Wybo designed the Hotel George V near the Arc de Triomphe for the American hotelier Joel Hillman in 1928.
The hotel has a huge marbled foyer, a large anteroom and a huge interior corridor, so it could accommodate a crowd of visitors with their luggage.
In 1929 Wybo designed the Hôtel du Golf in Deauville.
He designed the French pavilion at the 1929 Barcelona International Exposition, located in the Plaza de los Reyes in the angle formed by two naves of the Palace of Alfonso XIII.
The structure was modern, sober and elegant.
The building was in a classical style with Art Deco elements. It was a single-volume building in the shape of a cube, with its roof formed by superimposed stepped rectangular sections, like a ziggurat, with a sculpture at the front in the shape of a woman and the initials R. F. (République Française).

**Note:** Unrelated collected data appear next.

==> src/rtl/flash_eng_pkg.sv <==
package flash_eng_pkg;

  localparam int unsigned BUF_BYTES = 64;
  localparam int unsigned BUF_IW    = $clog2(BUF_BYTES);

  typedef enum logic [2:0] {
    S_IDLE, S_WEN, S_GAP, S_OP, S_ADR, S_DMY, S_DAT, S_END
  } seq_state_e;

  localparam logic [3:0] CYC_READ  = 4'd0;
  localparam logic [3:0] CYC_PROG  = 4'd2;
  localparam logic [3:0] CYC_ER4K  = 4'd3;
  localparam logic [3:0] CYC_ER64K = 4'd4;
  localparam logic [3:0] CYC_SFDP  = 4'd5;
  localparam logic [3:0] CYC_RDID  = 4'd6;
  localparam logic [3:0] CYC_WRSR  = 4'd7;
  localparam logic [3:0] CYC_RDSR  = 4'd8;

  function automatic logic cyc_valid(logic [3:0] c);
    return (c == CYC_READ) || (c >= CYC_PROG && c <= CYC_RDSR);
  endfunction

  function automatic logic cyc_wren(logic [3:0] c);
    return (c == CYC_PROG) || (c == CYC_ER4K) || (c == CYC_ER64K) || (c == CYC_WRSR);
  endfunction

  function automatic logic cyc_addr(logic [3:0] c);
    return (c == CYC_READ) || (c == CYC_SFDP) || (c == CYC_PROG) ||
           (c == CYC_ER4K) || (c == CYC_ER64K);
  endfunction

  function automatic logic cyc_dummy(logic [3:0] c);
    return (c == CYC_READ) || (c == CYC_SFDP);
  endfunction

  function automatic logic cyc_rd(logic [3:0] c);
    return (c == CYC_READ) || (c == CYC_SFDP) || (c == CYC_RDID) || (c == CYC_RDSR);
  endfunction

  function automatic logic cyc_wr(logic [3:0] c);
    return (c == CYC_PROG) || (c == CYC_WRSR);
  endfunction

  function automatic logic [7:0] cyc_opcode(logic [3:0] c);
    case (c)
      CYC_READ:  return 8'h0B;
      CYC_PROG:  return 8'h02;
      CYC_ER4K:  return 8'h20;
      CYC_ER64K: return 8'hD8;
      CYC_SFDP:  return 8'h5A;
      CYC_RDID:  return 8'h9F;
      CYC_WRSR:  return 8'h01;
      CYC_RDSR:  return 8'h05;
      default:   return 8'h00;
    endcase
  endfunction

endpackage

==> src/rtl/spi_byte_shifter.sv <==
module spi_byte_shifter #(
  parameter int unsigned CLK_DIV = 2
) (
  input  logic       clk_i,
  input  logic       rst_ni,
  input  logic       start_i,
  input  logic [7:0] tx_i,
  input  logic       miso_i,
  output logic       busy_o,
  output logic       done_o,
  output logic [7:0] rx_o,
  output logic       sck_o,
  output logic       mosi_o
);
  localparam int unsigned CW = $clog2(CLK_DIV + 1);

  logic          busy_q, sck_q, done_q;
  logic [CW-1:0] div_q;
  logic [2:0]    bit_q;
  logic [7:0]    tx_q, rx_q;

  always_ff @(posedge clk_i or negedge rst_ni) begin
    if (!rst_ni) begin
      busy_q <= 1'b0;
      sck_q  <= 1'b0;
      done_q <= 1'b0;
      div_q  <= '0;
      bit_q  <= '0;
      tx_q   <= '0;
      rx_q   <= '0;
    end else begin
      done_q <= 1'b0;
      if (start_i && !busy_q) begin
        busy_q <= 1'b1;
        tx_q   <= tx_i;
        div_q  <= '0;
        bit_q  <= '0;
        sck_q  <= 1'b0;
      end else if (busy_q) begin
        if (div_q == CW'(CLK_DIV - 1)) begin
          div_q <= '0;
          if (!sck_q) begin
            sck_q <= 1'b1;
            rx_q  <= {rx_q[6:0], miso_i};  // sample on rising edge
          end else begin
            sck_q <= 1'b0;
            if (bit_q == 3'd7) begin
              busy_q <= 1'b0;
              done_q <= 1'b1;
            end else begin
              bit_q <= bit_q + 3'd1;
              tx_q  <= {tx_q[6:0], 1'b0};  // shift on falling edge
            end
          end
        end else begin
          div_q <= div_q + CW'(1);
        end
      end
    end
  end

  assign busy_o = busy_q;
  assign done_o = done_q;
  assign rx_o   = rx_q;
  assign sck_o  = sck_q;
  assign mosi_o = tx_q[7];

  a_r13_sck_idle_low: assert property (@(posedge clk_i) disable iff (!rst_ni)
    !busy_q |-> !sck_q);
  a_r13_no_start_busy: assert property (@(posedge clk_i) disable iff (!rst_ni)
    busy_q |=> busy_q || done_q);

endmodule

==> src/rtl/flash_seq.sv <==
module flash_seq
  import flash_eng_pkg::*;
#(
  parameter int unsigned CLK_DIV = 2
) (
  input  logic              clk_i,
  input  logic              rst_ni,
  input  logic              start_i,
  input  logic [3:0]        cyc_i,
  input  logic [23:0]       addr_i,
  input  logic [5:0]        cnt_i,
  output logic              busy_o,
  output logic              done_o,
  output logic [BUF_IW-1:0] buf_idx_o,
  output logic              buf_we_o,
  output logic [7:0]        buf_wdata_o,
  input  logic [7:0]        buf_rdata_i,
  output logic              sh_start_o,
  output logic [7:0]        sh_tx_o,
  input  logic              sh_done_i,
  input  logic [7:0]        sh_rx_i,
  output logic              csn_o
);
  localparam int unsigned GAP_CYC = 2 * CLK_DIV;
  localparam int unsigned GW      = $clog2(GAP_CYC + 1);

  seq_state_e  state_q;
  logic [5:0]  byte_q;
  logic        inflight_q;
  logic [GW-1:0] gap_q;
  logic        in_frame, has_data;

  assign has_data = cyc_rd(cyc_i) || cyc_wr(cyc_i);
  assign in_frame = (state_q == S_WEN) || (state_q == S_OP) || (state_q == S_ADR) ||
                    (state_q == S_DMY) || (state_q == S_DAT);
  assign sh_start_o = in_frame && !inflight_q;

  always_comb begin
    unique case (state_q)
      S_WEN:   sh_tx_o = 8'h06;
      S_OP:    sh_tx_o = cyc_opcode(cyc_i);
      S_ADR:   sh_tx_o = (byte_q[1:0] == 2'd0) ? addr_i[23:16] :
                         (byte_q[1:0] == 2'd1) ? addr_i[15:8] : addr_i[7:0];
      S_DAT:   sh_tx_o = cyc_wr(cyc_i) ? buf_rdata_i : 8'h00;
      default: sh_tx_o = 8'h00;
    endcase
  end

  always_ff @(posedge clk_i or negedge rst_ni) begin
    if (!rst_ni) begin
      state_q    <= S_IDLE;
      byte_q     <= '0;
      inflight_q <= 1'b0;
      gap_q      <= '0;
    end else begin
      if (sh_start_o) inflight_q <= 1'b1;
      if (sh_done_i)  inflight_q <= 1'b0;
      unique case (state_q)
        S_IDLE: if (start_i) begin
          state_q <= cyc_wren(cyc_i) ? S_WEN : S_OP;
          byte_q  <= '0;
        end
        S_WEN: if (sh_done_i) begin
          state_q <= S_GAP;
          gap_q   <= '0;
        end
        S_GAP: begin
          if (gap_q == GW'(GAP_CYC - 1)) state_q <= S_OP;
          else gap_q <= gap_q + GW'(1);
        end
        S_OP: if (sh_done_i) begin
          byte_q  <= '0;
          state_q <= cyc_addr(cyc_i) ? S_ADR : (has_data ? S_DAT : S_END);
        end
        S_ADR: if (sh_done_i) begin
          if (byte_q == 6'd2) begin
            byte_q  <= '0;
            state_q <= cyc_dummy(cyc_i) ? S_DMY : (has_data ? S_DAT : S_END);
          end else begin
            byte_q <= byte_q + 6'd1;
          end
        end
        S_DMY: if (sh_done_i) begin
          byte_q  <= '0;
          state_q <= S_DAT;
        end
        S_DAT: if (sh_done_i) begin
          if (byte_q == cnt_i) state_q <= S_END;
          else byte_q <= byte_q + 6'd1;
        end
        default: state_q <= S_IDLE;
      endcase
    end
  end

  assign busy_o      = state_q != S_IDLE;
  assign done_o      = state_q == S_END;
  assign csn_o       = !in_frame;
  assign buf_idx_o   = BUF_IW'(byte_q);
  assign buf_we_o    = (state_q == S_DAT) && sh_done_i && cyc_rd(cyc_i);
  assign buf_wdata_o = sh_rx_i;

  a_r6_buf_wr_in_frame: assert property (@(posedge clk_i) disable iff (!rst_ni)
    buf_we_o |-> !csn_o);
  a_r12_start_when_idle: assert property (@(posedge clk_i) disable iff (!rst_ni)
    start_i |-> state_q == S_IDLE);
  a_r4_gap_cs_high: assert property (@(posedge clk_i) disable iff (!rst_ni)
    (state_q == S_WEN && sh_done_i) |=> csn_o);

endmodule

==> src/rtl/flash_cycle_engine.sv <==
module flash_cycle_engine
  import flash_eng_pkg::*;
#(
  parameter int unsigned CLK_DIV  = 2,
  parameter logic [23:0] ADDR_MAX = 24'h3F_FFFF
) (
  input  logic        clk_i,
  input  logic        rst_ni,
  input  logic        reg_we_i,
  input  logic [4:0]  reg_addr_i,
  input  logic [31:0] reg_wdata_i,
  output logic [31:0] reg_rdata_o,
  output logic        sck_o,
  output logic        csn_o,
  output logic        mosi_o,
  input  logic        miso_i
);
  logic [23:0] addr_q;
  logic [3:0]  cyc_q;
  logic [5:0]  cnt_q;
  logic [2:0]  flags_q, flags_d;
  logic        start_q;
  logic [7:0]  buf_q [BUF_BYTES];

  logic seq_busy, seq_done, busy;
  logic [BUF_IW-1:0] seq_idx;
  logic seq_we;
  logic [7:0] seq_wdata;
  logic sh_start, sh_done, sh_busy;
  logic [7:0] sh_tx, sh_rx;

  logic wr_ctrl, wr_addr, wr_buf, go_req, bad_acc, page_x;
  logic [3:0] new_cyc;
  logic [5:0] new_cnt;

  assign busy    = seq_busy || start_q;
  assign wr_ctrl = reg_we_i && reg_addr_i == 5'd1;
  assign wr_addr = reg_we_i && reg_addr_i == 5'd0 && !busy;
  assign wr_buf  = reg_we_i && reg_addr_i[4] && !busy;
  assign new_cyc = reg_wdata_i[20:17];
  assign new_cnt = reg_wdata_i[29:24];
  assign go_req  = wr_ctrl && reg_wdata_i[16] && !busy;
  assign bad_acc = !cyc_valid(new_cyc) || (addr_q > ADDR_MAX);
  assign page_x  = (new_cyc == CYC_PROG) &&
                   (({1'b0, addr_q[7:0]} + {3'b000, new_cnt}) > 9'd255);

  always_comb begin
    flags_d = flags_q & ~(wr_ctrl ? reg_wdata_i[2:0] : 3'b000);
    if (seq_done) flags_d[0] = 1'b1;
    if (go_req && bad_acc)      flags_d[2] = 1'b1;
    else if (go_req && page_x)  flags_d[1] = 1'b1;
  end

  always_ff @(posedge clk_i or negedge rst_ni) begin
    if (!rst_ni) begin
      addr_q  <= '0;
      cyc_q   <= '0;
      cnt_q   <= '0;
      flags_q <= '0;
      start_q <= 1'b0;
    end else begin
      flags_q <= flags_d;
      start_q <= go_req && !bad_acc && !page_x;
      if (wr_addr) addr_q <= reg_wdata_i[23:0];
      if (wr_ctrl && !busy) begin
        cyc_q <= new_cyc;
        cnt_q <= new_cnt;
      end
    end
  end

  always_ff @(posedge clk_i or negedge rst_ni) begin
    if (!rst_ni) begin
      for (int i = 0; i < BUF_BYTES; i++) buf_q[i] <= '0;
    end else if (seq_we) begin
      buf_q[seq_idx] <= seq_wdata;
    end else if (wr_buf) begin
      for (int j = 0; j < 4; j++)
        buf_q[{reg_addr_i[3:0], 2'(j)}] <= reg_wdata_i[8*j +: 8];
    end
  end

  always_comb begin
    reg_rdata_o = '0;
    if (reg_addr_i[4]) begin
      for (int j = 0; j < 4; j++)
        reg_rdata_o[8*j +: 8] = buf_q[{reg_addr_i[3:0], 2'(j)}];
    end else if (reg_addr_i == 5'd0) begin
      reg_rdata_o = {8'h00, addr_q};
    end else if (reg_addr_i == 5'd1) begin
      reg_rdata_o = {2'b00, cnt_q, 3'b000, cyc_q, 1'b0, 10'd0, busy, 2'b00, flags_q};
    end
  end

  flash_seq #(.CLK_DIV(CLK_DIV)) i_seq (
    .clk_i       (clk_i),
    .rst_ni      (rst_ni),
    .start_i     (start_q),
    .cyc_i       (cyc_q),
    .addr_i      (addr_q),
    .cnt_i       (cnt_q),
    .busy_o      (seq_busy),
    .done_o      (seq_done),
    .buf_idx_o   (seq_idx),
    .buf_we_o    (seq_we),
    .buf_wdata_o (seq_wdata),
    .buf_rdata_i (buf_q[seq_idx]),
    .sh_start_o  (sh_start),
    .sh_tx_o     (sh_tx),
    .sh_done_i   (sh_done),
    .sh_rx_i     (sh_rx),
    .csn_o       (csn_o)
  );

  spi_byte_shifter #(.CLK_DIV(CLK_DIV)) i_shift (
    .clk_i   (clk_i),
    .rst_ni  (rst_ni),
    .start_i (sh_start),
    .tx_i    (sh_tx),
    .miso_i  (miso_i),
    .busy_o  (sh_busy),
    .done_o  (sh_done),
    .rx_o    (sh_rx),
    .sck_o   (sck_o),
    .mosi_o  (mosi_o)
  );

  a_r9_start_legal: assert property (@(posedge clk_i) disable iff (!rst_ni)
    start_q |-> cyc_valid(cyc_q) && addr_q <= ADDR_MAX);
  a_r8_done_sets_flag: assert property (@(posedge clk_i) disable iff (!rst_ni)
    seq_done |=> flags_q[0]);
  a_r12_fields_held: assert property (@(posedge clk_i) disable iff (!rst_ni)
    seq_busy |=> $stable(addr_q) && $stable(cyc_q) && $stable(cnt_q));
  a_r13_shift_in_frame: assert property (@(posedge clk_i) disable iff (!rst_ni)
    sh_busy |-> !csn_o);

endmodule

From 1931 Wybo was architect for the Prisunic stores, a subsidiary of Printemps.
He built more than twelve stores for this chain in different parts of France.
Georges Wybo died in Paris in 1943.

==Selected works==

Apart from the many department stores, Wybo designed various other significant buildings including:
- 1911–12: New casino in Deauville
- 1917–21: Grands Moulins de Paris
- 1923: Hôtel Royal in Deauville
- 1925: Primavera pavilion, with Henri Sauvage
- 1928: Hotel George V near the Champs-Élysées
- 1929: Hôtel du Golf in Deauville
- 1931: Theatre des Ambassadeurs near the Champs-Élysées

==Publications==

- Bonnefon, Jean de (1912). "Les maisons des champs au pays de France"
- Georges Wybo (1918). "Réflections et croquis sur l'architecture au pays de France"
- Jean Brunhes (1926). "Histoire de la nation française".